08/02/2011

Tira-me daqui! (para ti do fundo do coração)

Não me importa para onde, mas tira-me daqui. Finge que sabes para onde me levas. Mas tira-me daqui. Finge que queres levar-me, mas tira-me daqui. É só até descermos as sacadas. É só até à esquina da rua. Depois podes partir, ir à tua vida, não interessa, não tem importância. Mas, por favor, tira-me daqui. Não ouças as perguntas, não queiras saber dos olhares. Só quero mesmo sair a porta e fugir. Tira-me daqui para que eu possa respirar, não vês que morro sufocada? Não vês que minguo na tua frente?

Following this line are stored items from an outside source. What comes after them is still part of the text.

This is an optimization exercise on Yosys and OpenROAD, whose aim is small area, a short achievable clock period and few clock cycles per item, not a production implementation.
Function was not checked in any run shown here: the RTL went through the layout flow alone.

==> flow/design.v (outline; a module is shown in full before it is edited, if it fits) <==
// module ysyx_22040228multiplier: 747 lines
// module ysyx_22040228multiplier_out: 192 lines
module ysyx_22040228multiplier (
    input  wire        clk,
    input  wire        rst,
    input  wire        mult_ready,
    input  wire [7:0]  inst_opcode,
    input  wire [63:0] mult_op1,
    input  wire [63:0] mult_op2,
    output wire [63:0] product_val,
    output wire        mult_finish
);
  // ...
==> flow/run.sh <==
#!/bin/bash
# synth_recipe.tcl (not shown) runs the flow's synth.tcl, then flattens the netlist and writes it again
# the make line also repeats each setting of config.mk as NAME=value (left out here)
make -C /OpenROAD-flow-scripts/flow DESIGN_CONFIG=/design/flow/config.mk WORK_HOME=/design/flow/orfs CLKGATE_MAP_FILE= SYNTH_SCRIPT=/design/flow/synth_recipe.tcl finish
==> flow/config.mk <==
export PLATFORM = sky130hd
export DESIGN_NAME = ysyx_22040228multiplier
export DESIGN_NICKNAME = ysyx_22040228multiplier
export VERILOG_FILES = /design/flow/design.v
export SDC_FILE = /design/flow/constraint.sdc
export NUM_CORES = 4
export LEC_CHECK = 0
export CAP_MARGIN = 20
export CORE_MARGIN = 2
export CORE_UTILIZATION = 40
export PLACE_DENSITY = 0.6
export SETUP_SLACK_MARGIN = 1.0
export SLEW_MARGIN = 20
export SYNTH_HIERARCHICAL = 1
==> flow/constraint.sdc <==
create_clock -name core_clock -period 6.5 [get_ports {clk}]
set_input_delay 1.3000 -clock core_clock [delete_from_list [all_inputs] [get_ports {clk}]]
set_output_delay 1.3000 -clock core_clock [all_outputs]
set_load 0.01 [all_outputs]
What follows belongs to an exercise in optimizing a design on an open flow for a short achievable clock period and few clock cycles; a production flow would make more cautious choices. The RTL was checked by simulation tests, not by an equivalence proof against the original design. No activity file was given, so power comes from the tool's default toggle rates.

main:
==> flow/design.v <==
 module rv_top
    #(parameter
        DPWIDTH = 32,
        RFSIZE  = 32
    )
 (
     output logic [DPWIDTH-1:0] imem_addr,
     output logic [DPWIDTH-1:0] dmem_addr,
     output logic [DPWIDTH-1:0] dmem_dataout,
     output logic memrw,
     input logic [DPWIDTH-1:0] dmem_datain,
     input logic [DPWIDTH-1:0] imem_datain,
     input logic clk,
     input logic rst
 );
 logic [31:0] fa;                  
 logic        f1_v;
 logic [31:0] f1_pc;
 logic        d_v;
 logic [31:0] d_pc, d_tgt, d_imm;
 logic [4:0]  d_rs1, d_rs2, d_rd;
 logic        d_use1, d_use2, d_wr, d_ld, d_st, d_cond, d_jal, d_bimm;
 logic [9:0]  d_op;                
 logic        e_v;
 logic [31:0] e_a, e_b, e_s, e_tgt;
 logic        e_fa_m, e_fa_w, e_fb_m, e_fb_w, e_fs_m, e_fs_w;
 logic [4:0]  e_rd;
 logic        e_wr, e_ld, e_st, e_cond;
 logic [9:0]  e_op;
 logic [31:0] m_res, m_sd;
 logic [4:0]  m_rd;
 logic        m_wr, m_ld, m_st;
 logic [31:0] w_res;
 logic [4:0]  w_rd;
 logic        w_wr, w_ld;
 localparam OP_ADD = 0, OP_SUB = 1, OP_SLL = 2, OP_SLT = 3, OP_SLTU = 4,
            OP_XOR = 5, OP_SRL = 6, OP_OR = 7, OP_AND = 8, OP_INV = 9;
 logic        red_e, red_d, take_f;
 logic [31:0] tgt_f;
 logic [31:0] fi;
 assign fi = imem_datain;
 logic f_jal, f_beq, f_same, f_r, f_addi, f_lw, f_sw;
 assign f_jal  = (fi[6:0] == 7'b1101111);
 assign f_beq  = (fi[6:0] == 7'b1100011) && (fi[14:12] == 3'b000);
 assign f_r    = (fi[6:0] == 7'b0110011);
 assign f_addi = (fi[6:0] == 7'b0010011) && (fi[14:12] == 3'b000);
 assign f_lw   = (fi[6:0] == 7'b0000011) && (fi[14:12] == 3'b010);
 assign f_sw   = (fi[6:0] == 7'b0100011) && (fi[14:12] == 3'b010);
 assign f_same = (fi[19:15] == fi[24:20]);
 logic [31:0] immb;
 assign immb = {{20{fi[31]}}, fi[7], fi[30:25], fi[11:8], 1'b0};
 logic [13:0] tlo;
 logic [18:0] phi, phi_p1, phi_m1;
 assign tlo    = {1'b0, f1_pc[12:0]} + {1'b0, immb[12:0]};
 assign phi    = f1_pc[31:13];
 assign phi_p1 = phi + 19'd1;
 assign phi_m1 = phi - 19'd1;
 always_comb begin
     tgt_f[12:0] = tlo[12:0];
     case ({fi[31], tlo[13]})
         2'b00: tgt_f[31:13] = phi;
         2'b01: tgt_f[31:13] = phi_p1;
         2'b10: tgt_f[31:13] = phi_m1;
         2'b11: tgt_f[31:13] = phi;
     endcase
 end
 assign take_f = f1_v && (f_jal || (f_beq && f_same));
 logic [9:0] f_op;
 always_comb begin
     f_op = '0;
     if (f_r) begin
         case ({fi[14:12], fi[30]})
             4'b0001: f_op[OP_SUB]  = 1'b1;
             4'b0010: f_op[OP_SLL]  = 1'b1;
             4'b0100: f_op[OP_SLT]  = 1'b1;
             4'b0110: f_op[OP_SLTU] = 1'b1;
             4'b1000: f_op[OP_XOR]  = 1'b1;
             4'b1010: f_op[OP_SRL]  = 1'b1;
             4'b1011: f_op[OP_SRL]  = 1'b1;
             4'b1100: f_op[OP_OR]   = 1'b1;
             4'b1110: f_op[OP_AND]  = 1'b1;
             default: f_op[OP_ADD]  = 1'b1;
         endcase
     end
     else if (f_addi)
         f_op[OP_INV] = 1'b1;
     else
         f_op[OP_ADD] = 1'b1;
 end
 logic [31:0] f_imm;
 always_comb
     if (f_jal)      f_imm = 32'd4;
     else if (f_sw)  f_imm = {{21{fi[31]}}, fi[30:25], fi[11:7]};
     else            f_imm = {{21{fi[31]}}, fi[30:20]};
 always_ff @(posedge clk or posedge rst)
     if (rst) begin
         fa   <= 0;
         f1_v <= 1'b0;
     end
     else begin
         if (red_e)       fa <= e_tgt;
         else if (red_d)  fa <= d_pc;
         else if (take_f) fa <= tgt_f;
         else             fa <= fa + 32'd4;
         f1_v <= !(red_e || red_d || take_f);
     end
 always_ff @(posedge clk)
     f1_pc <= fa;
 assign imem_addr = fa;
 always_ff @(posedge clk or posedge rst)
     if (rst) d_v <= 1'b0;
     else     d_v <= f1_v && !red_e && !red_d;
 always_ff @(posedge clk) begin
     d_pc   <= f1_pc;
     d_tgt  <= tgt_f;
     d_imm  <= f_imm;
     d_rs1  <= fi[19:15];
     d_rs2  <= fi[24:20];
     d_rd   <= fi[11:7];
     d_use1 <= (f_r || f_addi || f_lw || f_sw || f_beq) && (fi[19:15] != 5'd0);
     d_use2 <= (f_r || f_sw || f_beq) && (fi[24:20] != 5'd0);
     d_wr   <= (f_r || f_addi || f_lw || f_jal) && (fi[11:7] != 5'd0);
     d_ld   <= f_lw;
     d_st   <= f_sw;
     d_cond <= f_beq && !f_same;
     d_jal  <= f_jal;
     d_bimm <= !(f_r || f_beq);
     d_op   <= f_op;
 end
 logic [31:0] rf [1:31];
 logic [31:0] wd;
 assign wd = w_ld ? dmem_datain : w_res;
 always_ff @(posedge clk)
     if (w_wr)
         rf[w_rd] <= wd;
 logic [31:0] r1, r2;
 always_comb begin
     if (d_rs1 == 5'd0)                 r1 = 32'd0;
     else if (w_wr && w_rd == d_rs1)    r1 = wd;
     else                               r1 = rf[d_rs1];
     if (d_rs2 == 5'd0)                 r2 = 32'd0;
     else if (w_wr && w_rd == d_rs2)    r2 = wd;
     else                               r2 = rf[d_rs2];
 end
 logic m1e, m2e, m1m, m2m;
 assign m1e = d_use1 && e_v && e_wr && (e_rd == d_rs1);
 assign m2e = d_use2 && e_v && e_wr && (e_rd == d_rs2);
 assign m1m = d_use1 && m_wr && (m_rd == d_rs1);
 assign m2m = d_use2 && m_wr && (m_rd == d_rs2);
 assign red_d = d_v && ((m1e && e_ld) || (m2e && e_ld) || (m1m && m_ld) || (m2m && m_ld));
 always_ff @(posedge clk or posedge rst)
     if (rst) e_v <= 1'b0;
     else     e_v <= d_v && !red_e && !red_d;
 always_ff @(posedge clk) begin
     e_a    <= d_jal ? d_pc : r1;
     e_b    <= d_bimm ? d_imm : r2;
     e_s    <= r2;
     e_tgt  <= d_tgt;
     e_fa_m <= m1e;
     e_fa_w <= m1m && !m1e;
     e_fb_m <= m2e && !d_bimm;
     e_fb_w <= m2m && !m2e && !d_bimm;
     e_fs_m <= m2e;
     e_fs_w <= m2m && !m2e;
     e_rd   <= d_rd;
     e_wr   <= d_wr;
     e_ld   <= d_ld;
     e_st   <= d_st;
     e_cond <= d_cond;
     e_op   <= d_op;
 end
 logic [31:0] a, b, s;
 always_comb begin
     a = e_fa_m ? m_res : e_fa_w ? w_res : e_a;
     b = e_fb_m ? m_res : e_fb_w ? w_res : e_b;
     s = e_fs_m ? m_res : e_fs_w ? w_res : e_s;
 end
 logic [31:0] sum, dif, shl, shr, res;
 logic        lts, ltu, big;
 assign sum = a + b;
 assign dif = a - b;
 logic        lt31;
 assign lt31 = a[30:0] < b[30:0];
 assign lts = (a[31] ^ b[31]) ? a[31] : lt31;
 assign ltu = (a[31] ^ b[31]) ? b[31] : lt31;
 assign big = |b[31:5];
 assign shl = big ? 32'd0 : (a << b[4:0]);
 assign shr = big ? 32'd0 : (a >> b[4:0]);
 always_comb
     res = ({32{e_op[OP_ADD]}}  & sum)
         | ({32{e_op[OP_INV]}}  & ~sum)
         | ({32{e_op[OP_SUB]}}  & dif)
         | ({32{e_op[OP_SLL]}}  & shl)
         | ({32{e_op[OP_SRL]}}  & shr)
         | ({32{e_op[OP_SLT]}}  & {31'd0, lts})
         | ({32{e_op[OP_SLTU]}} & {31'd0, ltu})
         | ({32{e_op[OP_XOR]}}  & (a ^ b))
         | ({32{e_op[OP_OR]}}   & (a | b))
         | ({32{e_op[OP_AND]}}  & (a & b));
 assign red_e = e_v && e_cond && (a == s);
 always_ff @(posedge clk or posedge rst)
     if (rst) begin
         m_wr <= 1'b0;
         m_st <= 1'b0;
         m_ld <= 1'b0;
     end
     else begin
         m_wr <= e_v && e_wr;
         m_st <= e_v && e_st;
         m_ld <= e_v && e_ld;
     end
 always_ff @(posedge clk) begin
     m_res <= res;
     m_sd  <= s;
     m_rd  <= e_rd;
 end
 assign dmem_addr    = m_res;
 assign dmem_dataout = m_sd;
 assign memrw        = m_st;
 always_ff @(posedge clk or posedge rst)
     if (rst) begin
         w_wr <= 1'b0;
         w_ld <= 1'b0;
     end
     else begin
         w_wr <= m_wr;
         w_ld <= m_ld;
     end
 always_ff @(posedge clk) begin
     w_res <= m_res;
     w_rd  <= m_rd;
 end
 endmodule
make LEC_CHECK=0 CAP_MARGIN=20 CORE_MARGIN=2 CORE_UTILIZATION=40 PLACE_DENSITY=0.6 SLEW_MARGIN=20 finish   # period 11.0 ns
run.sh (not shown) runs the stock make flow with config.mk's settings and CLKGATE_MAP_FILE= SYNTH_SCRIPT=/design/flow/synth_recipe.tcl, a recipe that flattens the netlist after the stock synthesis.
Testbench counts of main, summed over its fixed seeds: cycles 47,231.
The following lists how the feature branch was set up differently from main:
- an added SETUP_SLACK_MARGIN of 5
- an added ABC_CLOCK_PERIOD_IN_PS of 3000
### Flow results
Taking main as the reference, in the feature branch worst reg2reg path depth shrank by 2; net switching component of the power went down 0.42%; via count comparable; worst setup slack has increased.
In the feature branch relative to main, number of global-route vias before repair had gone up slightly.
The met1 layer wirelength in the final routing of the feature branch falls short of that of main by about 2%.
main consumes less power than the feature branch.
Compared with main, the feature branch shows a higher cell area after layout.

==> afterwards: timing with drivers on the ports <==
The flow's constraints put no driver on any port. The routed layouts listed below were extracted and timed again, unchanged, in two steps. Step 1 assumes that a clkbuf_16 drives the clock port and a buf_2 every other input. Step 2 adds t to the input delays and takes it off the output delays; t is the mean of the earliest and latest rising clock arrival at the registers after step 1. Input paths then give back, and output paths get back, about the clock's delay inside the block. a / b / c = no drivers / after step 1 / after step 2; a / b = the first two.
run | t, ns | setup WS [ns] | latest minus earliest clock arrival (ns) | worst register clock-pin slew, ns | cell pins on the clock port's net
main | 0.878 | 3.069 / 3.133 / 2.255 | 0.032 / 0.032 | 0.07 / 0.07 | 1
the feature branch | 0.887 | 5.074 / 5.120 / 4.233 | 0.040 / 0.039 | 0.08 / 0.08 | 1
After both steps setup and hold are still met in every run listed. The setup slack of the feature branch, which loses most, moves by +0.046 ns with the drivers and by -0.841 ns with both steps.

Eu sei que tens pena de mim. Por isso, tira-me daqui. Deixa-me chegar à rua e desatar a correr como uma louca, sem destino, sem futuro. Preciso de sentir o vento na cara, a noite fria a lamber-me o corpo, e só isso. Não te preocupes comigo. Podes ir. Eu não sei para onde vou e o que é que isso interessa? Também não sei porque estou aqui. Vou direita ao rio. Talvez vá direita ao rio, lá em baixo no cais onde termina o casario, e me sente com o casaco a lamber o chão e as lágrimas a lamberem-me o rosto, e o Tejo a lamber as pedras.

Tira-me daqui, por favor. Não me deixes morrer assim, rodeada de gente que me ama mas não sabe quem sou, rodeada de amor cego que esqueceu tudo o que fiz, rodeada por uma enorme memória dos tempos em que eu existia. Tira-me daqui, que mais nada me interessa e não vou pedir-te mais nada, prometo. Quando te voltar a ver, se um dia me cruzar contigo, fingirei que não nos conhecemos, poupando-te o desagrado de me olhares. Também não me reconhecerás. Não sei como serei então. Não sei como é o rosto de quem é livre.